Kompas.com - 21/05/2019, 08:45 WIB
Seorang pengendara tampak beradu argumen dengan polisi dan menolak ditilang saat menerobos jalur transjakarta. Video ini menjadi viral di media sosial. Tangkapan layar akun Twitter @putrabanten80 Seorang pengendara tampak beradu argumen dengan polisi dan menolak ditilang saat menerobos jalur transjakarta. Video ini menjadi viral di media sosial.

JAKARTA, KOMPAS.com - Sebuah video berdurasi 1 menit 25 detik yang menampilkan seorang pengemudi mobil menyerobot jalur transjakarta menjadi viral di sosial media.

Dalam video tersebut, tampak seorang pengemudi mobil berpelat nomor B 2486 PFP berdebat dengan petugas kepolisian lantaran dirinya menerobos jalur transjakarta untuk menghindari kemacetan.

Petugas kepolisian itu akan menilang pengemudi tersebut dengan meminta memperlihatkan surat-surat kendaraan.

Baca juga: Ketika Pengendara Motor yang Masuk Jalur Transjakarta Panik...
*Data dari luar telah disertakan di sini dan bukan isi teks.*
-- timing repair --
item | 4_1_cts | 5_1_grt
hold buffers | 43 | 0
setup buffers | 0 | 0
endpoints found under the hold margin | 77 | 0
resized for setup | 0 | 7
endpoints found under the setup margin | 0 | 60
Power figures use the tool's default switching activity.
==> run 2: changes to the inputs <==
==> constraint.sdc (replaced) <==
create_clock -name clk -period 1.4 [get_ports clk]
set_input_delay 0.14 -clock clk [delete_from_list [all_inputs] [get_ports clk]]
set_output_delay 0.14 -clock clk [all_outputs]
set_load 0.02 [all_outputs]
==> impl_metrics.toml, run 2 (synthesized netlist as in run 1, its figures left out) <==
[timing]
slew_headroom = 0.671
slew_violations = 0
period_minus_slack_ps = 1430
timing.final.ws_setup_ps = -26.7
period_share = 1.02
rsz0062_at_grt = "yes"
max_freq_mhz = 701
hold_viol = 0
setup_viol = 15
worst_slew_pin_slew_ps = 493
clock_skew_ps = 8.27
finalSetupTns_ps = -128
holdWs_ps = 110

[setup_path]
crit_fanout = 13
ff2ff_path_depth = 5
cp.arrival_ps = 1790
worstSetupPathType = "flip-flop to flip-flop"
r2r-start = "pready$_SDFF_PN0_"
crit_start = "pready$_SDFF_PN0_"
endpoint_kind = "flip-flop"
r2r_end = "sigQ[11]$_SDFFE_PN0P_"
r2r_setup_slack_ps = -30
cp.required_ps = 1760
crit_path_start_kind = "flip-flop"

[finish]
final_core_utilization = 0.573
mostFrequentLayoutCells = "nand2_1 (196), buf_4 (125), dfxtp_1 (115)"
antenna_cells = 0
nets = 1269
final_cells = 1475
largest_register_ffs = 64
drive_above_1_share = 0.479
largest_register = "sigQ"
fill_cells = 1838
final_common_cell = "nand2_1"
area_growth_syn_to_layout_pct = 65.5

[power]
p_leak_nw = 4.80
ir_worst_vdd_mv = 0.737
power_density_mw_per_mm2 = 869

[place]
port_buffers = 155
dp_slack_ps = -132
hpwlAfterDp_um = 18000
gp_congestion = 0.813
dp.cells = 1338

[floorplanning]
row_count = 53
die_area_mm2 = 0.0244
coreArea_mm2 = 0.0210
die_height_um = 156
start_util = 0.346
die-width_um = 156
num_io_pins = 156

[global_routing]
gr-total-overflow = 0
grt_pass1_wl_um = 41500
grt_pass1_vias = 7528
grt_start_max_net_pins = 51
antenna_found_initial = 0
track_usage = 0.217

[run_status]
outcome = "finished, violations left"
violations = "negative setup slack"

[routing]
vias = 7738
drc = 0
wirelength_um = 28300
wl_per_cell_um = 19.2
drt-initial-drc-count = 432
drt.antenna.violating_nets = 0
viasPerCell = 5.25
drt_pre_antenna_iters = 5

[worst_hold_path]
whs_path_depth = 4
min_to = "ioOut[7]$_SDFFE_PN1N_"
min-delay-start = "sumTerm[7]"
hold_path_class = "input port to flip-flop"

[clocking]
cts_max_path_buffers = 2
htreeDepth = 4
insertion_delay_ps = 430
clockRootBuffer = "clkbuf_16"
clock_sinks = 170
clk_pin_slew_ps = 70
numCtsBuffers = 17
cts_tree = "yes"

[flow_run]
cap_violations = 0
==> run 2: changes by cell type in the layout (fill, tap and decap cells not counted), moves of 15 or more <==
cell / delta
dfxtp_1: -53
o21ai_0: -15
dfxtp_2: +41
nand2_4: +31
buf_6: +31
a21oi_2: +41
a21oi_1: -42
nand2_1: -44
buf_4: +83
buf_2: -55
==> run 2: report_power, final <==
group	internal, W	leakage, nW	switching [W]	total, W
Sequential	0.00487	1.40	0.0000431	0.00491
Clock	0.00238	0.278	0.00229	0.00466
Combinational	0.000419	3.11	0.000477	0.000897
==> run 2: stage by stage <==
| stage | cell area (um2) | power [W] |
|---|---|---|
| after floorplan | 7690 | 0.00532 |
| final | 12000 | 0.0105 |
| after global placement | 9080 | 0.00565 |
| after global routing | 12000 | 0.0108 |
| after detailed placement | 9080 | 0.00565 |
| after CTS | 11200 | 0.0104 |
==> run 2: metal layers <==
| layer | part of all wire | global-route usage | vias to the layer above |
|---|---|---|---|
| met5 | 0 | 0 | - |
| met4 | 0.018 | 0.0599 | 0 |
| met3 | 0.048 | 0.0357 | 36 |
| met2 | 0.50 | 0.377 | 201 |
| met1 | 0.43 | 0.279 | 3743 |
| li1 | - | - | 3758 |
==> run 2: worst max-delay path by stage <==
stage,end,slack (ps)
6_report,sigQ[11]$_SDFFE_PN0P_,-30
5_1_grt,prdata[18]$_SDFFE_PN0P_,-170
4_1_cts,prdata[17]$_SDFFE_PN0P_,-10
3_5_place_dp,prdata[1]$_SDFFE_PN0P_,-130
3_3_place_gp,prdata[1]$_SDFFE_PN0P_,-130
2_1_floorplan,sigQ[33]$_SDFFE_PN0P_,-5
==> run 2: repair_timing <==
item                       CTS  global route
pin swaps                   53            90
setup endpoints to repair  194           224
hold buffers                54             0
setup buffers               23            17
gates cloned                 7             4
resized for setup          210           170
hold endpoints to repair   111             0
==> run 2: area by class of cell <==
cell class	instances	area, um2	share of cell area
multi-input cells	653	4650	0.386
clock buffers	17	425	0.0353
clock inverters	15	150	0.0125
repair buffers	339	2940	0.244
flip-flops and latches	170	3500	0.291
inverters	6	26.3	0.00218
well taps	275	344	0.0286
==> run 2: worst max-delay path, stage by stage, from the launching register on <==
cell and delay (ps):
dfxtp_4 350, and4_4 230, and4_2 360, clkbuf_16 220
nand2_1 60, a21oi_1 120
Namun, pengemudi tersebut menolak menunjukkan surat kendaraan dengan alasan terburu-buru menghadiri rapat.

"Persoalan saya masuk ke busway bukan persoalan besar," ujar pengemudi tersebut seperti dikutip Kompas.com.

Pengemudi itu juga mengaku kenal dengan pejabat kepolisian di Cakra 7.
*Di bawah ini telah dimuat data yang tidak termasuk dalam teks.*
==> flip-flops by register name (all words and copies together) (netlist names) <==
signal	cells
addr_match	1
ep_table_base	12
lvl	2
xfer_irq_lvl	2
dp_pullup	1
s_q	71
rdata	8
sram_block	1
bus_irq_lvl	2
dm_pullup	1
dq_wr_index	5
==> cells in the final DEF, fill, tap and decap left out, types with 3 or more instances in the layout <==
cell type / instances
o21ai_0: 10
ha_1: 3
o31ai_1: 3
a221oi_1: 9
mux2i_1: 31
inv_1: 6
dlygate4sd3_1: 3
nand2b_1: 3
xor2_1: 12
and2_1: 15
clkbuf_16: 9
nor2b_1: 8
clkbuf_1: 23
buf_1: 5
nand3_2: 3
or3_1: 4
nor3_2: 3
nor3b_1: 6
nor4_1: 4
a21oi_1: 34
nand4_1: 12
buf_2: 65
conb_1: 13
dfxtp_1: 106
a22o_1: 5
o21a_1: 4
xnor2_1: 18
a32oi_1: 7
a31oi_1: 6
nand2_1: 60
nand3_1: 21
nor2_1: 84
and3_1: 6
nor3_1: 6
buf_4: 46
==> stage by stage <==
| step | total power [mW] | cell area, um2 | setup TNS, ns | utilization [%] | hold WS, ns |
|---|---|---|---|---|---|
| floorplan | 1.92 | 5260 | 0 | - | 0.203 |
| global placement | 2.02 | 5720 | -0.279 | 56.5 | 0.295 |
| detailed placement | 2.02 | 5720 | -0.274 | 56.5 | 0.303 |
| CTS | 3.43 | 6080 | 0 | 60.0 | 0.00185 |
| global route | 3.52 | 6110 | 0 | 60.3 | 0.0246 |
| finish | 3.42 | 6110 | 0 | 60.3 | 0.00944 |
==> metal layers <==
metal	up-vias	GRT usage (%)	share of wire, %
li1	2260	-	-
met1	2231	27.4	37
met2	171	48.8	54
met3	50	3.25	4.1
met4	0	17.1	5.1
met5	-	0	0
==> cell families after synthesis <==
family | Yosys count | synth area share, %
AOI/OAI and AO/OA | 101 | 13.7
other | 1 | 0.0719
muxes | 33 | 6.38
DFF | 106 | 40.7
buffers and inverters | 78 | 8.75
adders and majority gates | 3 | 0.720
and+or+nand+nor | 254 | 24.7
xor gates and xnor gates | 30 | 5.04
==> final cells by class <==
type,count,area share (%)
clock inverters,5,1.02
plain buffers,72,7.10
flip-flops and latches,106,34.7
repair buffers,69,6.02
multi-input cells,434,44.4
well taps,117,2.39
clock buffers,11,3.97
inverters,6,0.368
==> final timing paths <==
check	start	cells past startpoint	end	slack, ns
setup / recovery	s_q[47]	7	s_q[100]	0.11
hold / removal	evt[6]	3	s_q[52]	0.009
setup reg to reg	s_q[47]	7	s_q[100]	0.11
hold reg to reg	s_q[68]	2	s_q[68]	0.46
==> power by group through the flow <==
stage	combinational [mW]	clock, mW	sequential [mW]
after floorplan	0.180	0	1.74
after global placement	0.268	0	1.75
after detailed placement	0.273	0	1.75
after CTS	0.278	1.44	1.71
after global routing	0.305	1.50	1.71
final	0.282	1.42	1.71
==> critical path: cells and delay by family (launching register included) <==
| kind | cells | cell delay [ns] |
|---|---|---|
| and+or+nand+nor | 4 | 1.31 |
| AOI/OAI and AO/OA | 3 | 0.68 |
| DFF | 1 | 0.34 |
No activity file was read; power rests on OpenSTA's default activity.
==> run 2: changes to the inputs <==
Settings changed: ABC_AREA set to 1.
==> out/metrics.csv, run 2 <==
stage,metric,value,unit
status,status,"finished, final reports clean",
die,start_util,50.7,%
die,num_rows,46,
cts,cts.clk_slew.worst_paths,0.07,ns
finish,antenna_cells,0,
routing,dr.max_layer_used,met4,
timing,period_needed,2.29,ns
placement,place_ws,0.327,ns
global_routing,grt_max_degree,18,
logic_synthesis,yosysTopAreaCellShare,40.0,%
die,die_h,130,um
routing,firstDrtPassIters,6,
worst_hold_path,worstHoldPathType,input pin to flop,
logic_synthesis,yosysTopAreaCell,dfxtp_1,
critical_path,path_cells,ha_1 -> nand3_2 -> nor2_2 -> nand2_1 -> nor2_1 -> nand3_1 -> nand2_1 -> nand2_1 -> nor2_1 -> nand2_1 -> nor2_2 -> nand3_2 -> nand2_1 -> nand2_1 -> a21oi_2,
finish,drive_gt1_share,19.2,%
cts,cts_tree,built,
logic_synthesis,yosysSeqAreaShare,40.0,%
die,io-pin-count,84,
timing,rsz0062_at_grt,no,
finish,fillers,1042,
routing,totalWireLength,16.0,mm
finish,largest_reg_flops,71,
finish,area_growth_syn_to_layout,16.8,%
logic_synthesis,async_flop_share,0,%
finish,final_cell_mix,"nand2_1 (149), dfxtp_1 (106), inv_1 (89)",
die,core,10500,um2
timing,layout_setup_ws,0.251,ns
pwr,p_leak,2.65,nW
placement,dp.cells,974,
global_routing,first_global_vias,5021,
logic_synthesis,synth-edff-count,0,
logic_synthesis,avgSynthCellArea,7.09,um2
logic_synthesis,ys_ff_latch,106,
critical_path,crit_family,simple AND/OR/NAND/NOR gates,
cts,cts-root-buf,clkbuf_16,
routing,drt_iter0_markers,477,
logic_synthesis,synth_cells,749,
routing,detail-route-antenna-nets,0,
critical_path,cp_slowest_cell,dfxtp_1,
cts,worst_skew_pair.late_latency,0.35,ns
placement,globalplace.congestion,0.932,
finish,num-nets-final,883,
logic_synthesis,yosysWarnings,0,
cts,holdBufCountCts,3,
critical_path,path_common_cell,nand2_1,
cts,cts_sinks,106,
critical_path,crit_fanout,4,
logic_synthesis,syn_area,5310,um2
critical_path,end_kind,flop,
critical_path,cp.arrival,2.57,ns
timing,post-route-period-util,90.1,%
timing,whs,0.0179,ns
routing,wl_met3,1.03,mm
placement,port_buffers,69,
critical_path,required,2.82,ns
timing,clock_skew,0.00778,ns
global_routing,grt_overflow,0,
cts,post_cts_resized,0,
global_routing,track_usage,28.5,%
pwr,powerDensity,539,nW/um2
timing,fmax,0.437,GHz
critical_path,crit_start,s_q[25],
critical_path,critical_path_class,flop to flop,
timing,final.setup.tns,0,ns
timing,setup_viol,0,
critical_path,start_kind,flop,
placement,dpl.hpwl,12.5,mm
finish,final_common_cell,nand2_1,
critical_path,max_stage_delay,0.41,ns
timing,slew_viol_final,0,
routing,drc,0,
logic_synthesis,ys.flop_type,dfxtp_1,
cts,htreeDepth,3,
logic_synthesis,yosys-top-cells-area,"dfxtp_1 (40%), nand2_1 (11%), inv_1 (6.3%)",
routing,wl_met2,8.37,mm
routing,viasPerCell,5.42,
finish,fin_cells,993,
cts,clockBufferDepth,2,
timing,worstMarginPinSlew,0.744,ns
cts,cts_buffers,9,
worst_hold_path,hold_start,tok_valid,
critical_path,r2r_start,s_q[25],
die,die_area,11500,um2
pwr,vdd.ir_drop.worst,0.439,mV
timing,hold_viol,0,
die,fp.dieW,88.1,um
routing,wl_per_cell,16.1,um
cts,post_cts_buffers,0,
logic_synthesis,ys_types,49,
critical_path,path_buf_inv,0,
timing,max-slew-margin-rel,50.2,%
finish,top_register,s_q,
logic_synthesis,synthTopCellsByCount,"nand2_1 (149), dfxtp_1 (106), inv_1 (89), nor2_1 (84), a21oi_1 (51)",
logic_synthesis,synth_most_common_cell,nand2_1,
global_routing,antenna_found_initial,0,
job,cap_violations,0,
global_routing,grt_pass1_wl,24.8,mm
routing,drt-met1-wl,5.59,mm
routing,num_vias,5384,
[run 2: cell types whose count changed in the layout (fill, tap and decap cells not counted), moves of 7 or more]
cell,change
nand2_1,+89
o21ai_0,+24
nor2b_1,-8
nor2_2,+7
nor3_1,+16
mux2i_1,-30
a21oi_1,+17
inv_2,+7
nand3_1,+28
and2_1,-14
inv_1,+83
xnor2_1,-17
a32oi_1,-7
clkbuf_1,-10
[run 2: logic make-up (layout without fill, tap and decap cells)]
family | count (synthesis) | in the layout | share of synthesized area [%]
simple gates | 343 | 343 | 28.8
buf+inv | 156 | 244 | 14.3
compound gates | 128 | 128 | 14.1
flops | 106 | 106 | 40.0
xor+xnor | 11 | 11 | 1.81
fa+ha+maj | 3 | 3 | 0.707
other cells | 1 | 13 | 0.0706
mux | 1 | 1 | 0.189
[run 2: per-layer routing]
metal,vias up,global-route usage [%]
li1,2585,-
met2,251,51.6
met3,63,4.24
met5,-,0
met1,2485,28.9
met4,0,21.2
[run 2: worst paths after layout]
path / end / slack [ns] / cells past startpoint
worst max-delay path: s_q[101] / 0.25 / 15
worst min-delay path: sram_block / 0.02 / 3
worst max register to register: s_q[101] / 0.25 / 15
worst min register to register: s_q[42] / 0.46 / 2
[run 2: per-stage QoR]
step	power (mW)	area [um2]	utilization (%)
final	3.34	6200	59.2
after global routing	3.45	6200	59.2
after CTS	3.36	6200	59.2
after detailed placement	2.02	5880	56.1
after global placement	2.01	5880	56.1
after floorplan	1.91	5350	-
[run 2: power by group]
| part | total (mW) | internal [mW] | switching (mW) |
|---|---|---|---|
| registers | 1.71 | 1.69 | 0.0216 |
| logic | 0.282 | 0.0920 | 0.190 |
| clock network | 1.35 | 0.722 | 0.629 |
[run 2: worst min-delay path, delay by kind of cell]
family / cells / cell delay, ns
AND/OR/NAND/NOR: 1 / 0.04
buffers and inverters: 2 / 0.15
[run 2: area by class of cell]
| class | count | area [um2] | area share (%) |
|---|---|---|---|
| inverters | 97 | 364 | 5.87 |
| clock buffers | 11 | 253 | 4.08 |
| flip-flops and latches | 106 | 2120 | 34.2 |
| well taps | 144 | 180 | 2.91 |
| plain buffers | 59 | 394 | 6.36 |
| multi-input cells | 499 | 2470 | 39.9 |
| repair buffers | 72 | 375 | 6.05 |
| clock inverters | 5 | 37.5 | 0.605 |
Baca juga: Bus Listrik Akan Melintas di Luar Jalur Transjakarta Saat Uji Coba

"Nanti sore, saya ketemu Pak Joni. Saya ini rekanan polisi juga di Cakra 7. Nanti sore saya ketemu beliau. Saya enggak ada waktu ya,” ujar pengemudi itu lagi.
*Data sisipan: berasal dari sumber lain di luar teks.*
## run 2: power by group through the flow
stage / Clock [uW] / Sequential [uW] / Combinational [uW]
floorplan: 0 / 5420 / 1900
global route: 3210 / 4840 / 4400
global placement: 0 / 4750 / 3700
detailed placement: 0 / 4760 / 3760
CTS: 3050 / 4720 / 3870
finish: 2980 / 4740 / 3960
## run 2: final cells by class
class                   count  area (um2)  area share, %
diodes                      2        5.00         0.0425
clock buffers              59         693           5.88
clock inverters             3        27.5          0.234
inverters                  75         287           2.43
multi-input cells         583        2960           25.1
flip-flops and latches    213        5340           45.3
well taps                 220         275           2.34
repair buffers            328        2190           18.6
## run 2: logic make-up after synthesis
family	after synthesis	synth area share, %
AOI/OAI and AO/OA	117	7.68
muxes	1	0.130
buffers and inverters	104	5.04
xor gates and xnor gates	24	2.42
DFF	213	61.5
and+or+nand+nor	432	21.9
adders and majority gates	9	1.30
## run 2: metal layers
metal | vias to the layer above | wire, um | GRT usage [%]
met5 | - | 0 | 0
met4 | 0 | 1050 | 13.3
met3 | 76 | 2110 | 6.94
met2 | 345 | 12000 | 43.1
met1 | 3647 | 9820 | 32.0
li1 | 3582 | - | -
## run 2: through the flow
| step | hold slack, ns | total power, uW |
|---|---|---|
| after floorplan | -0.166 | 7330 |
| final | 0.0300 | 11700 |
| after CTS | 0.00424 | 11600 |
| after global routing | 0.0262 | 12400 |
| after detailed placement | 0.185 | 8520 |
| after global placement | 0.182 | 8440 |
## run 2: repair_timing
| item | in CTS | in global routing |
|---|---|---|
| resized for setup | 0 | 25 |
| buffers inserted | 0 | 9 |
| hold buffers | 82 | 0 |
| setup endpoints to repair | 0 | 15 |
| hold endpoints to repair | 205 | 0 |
Pengemudi itu langsung tancap gas pergi meninggalkan petugas.

Saat dikonfirmasi, Kasubdit Gakkum Ditlantas Polda Metro Jaya Kompol Muhammad Nasir mengaku belum mendapatkan laporan terkait pengemudi yang masuk jalur transjakarta tersebut. 

Baca juga: Melintas di Jalur Transjakarta Bisa Kena Tilang Elektronik 

Menurut dia, seseorang yang nekat menerobos jalur transjakarta diancam pidana dua bulan hukuman penjara atau denda Rp 500.000. 

"Masuk ke busway berarti melanggar peraturan lalu lintas. Itu melanggar Pasal 287 Ayat 1 UU Nomor 22 Tahun 2009 dengan ancaman pidana kurungan dua bulan atau denda paling Rp 500.000," kata Nasir, Selasa (21/5/2019).

Nasir menegaskan, pihaknya akan menilang siapapun yang terbukti melanggar aturan lalu lintas, tanpa memandang status seseorang.

Baca juga: Ganggu Penumpang, Perbaikan Jalur Transjakarta Seharusnya Dilakukan Malam Hari

" Polisi masuk busway saja ditindak. Masuk jalur transjakarta adalah pelanggaran jalur khusus yang ditandai dengan rambu lalu lintas," ujarnya.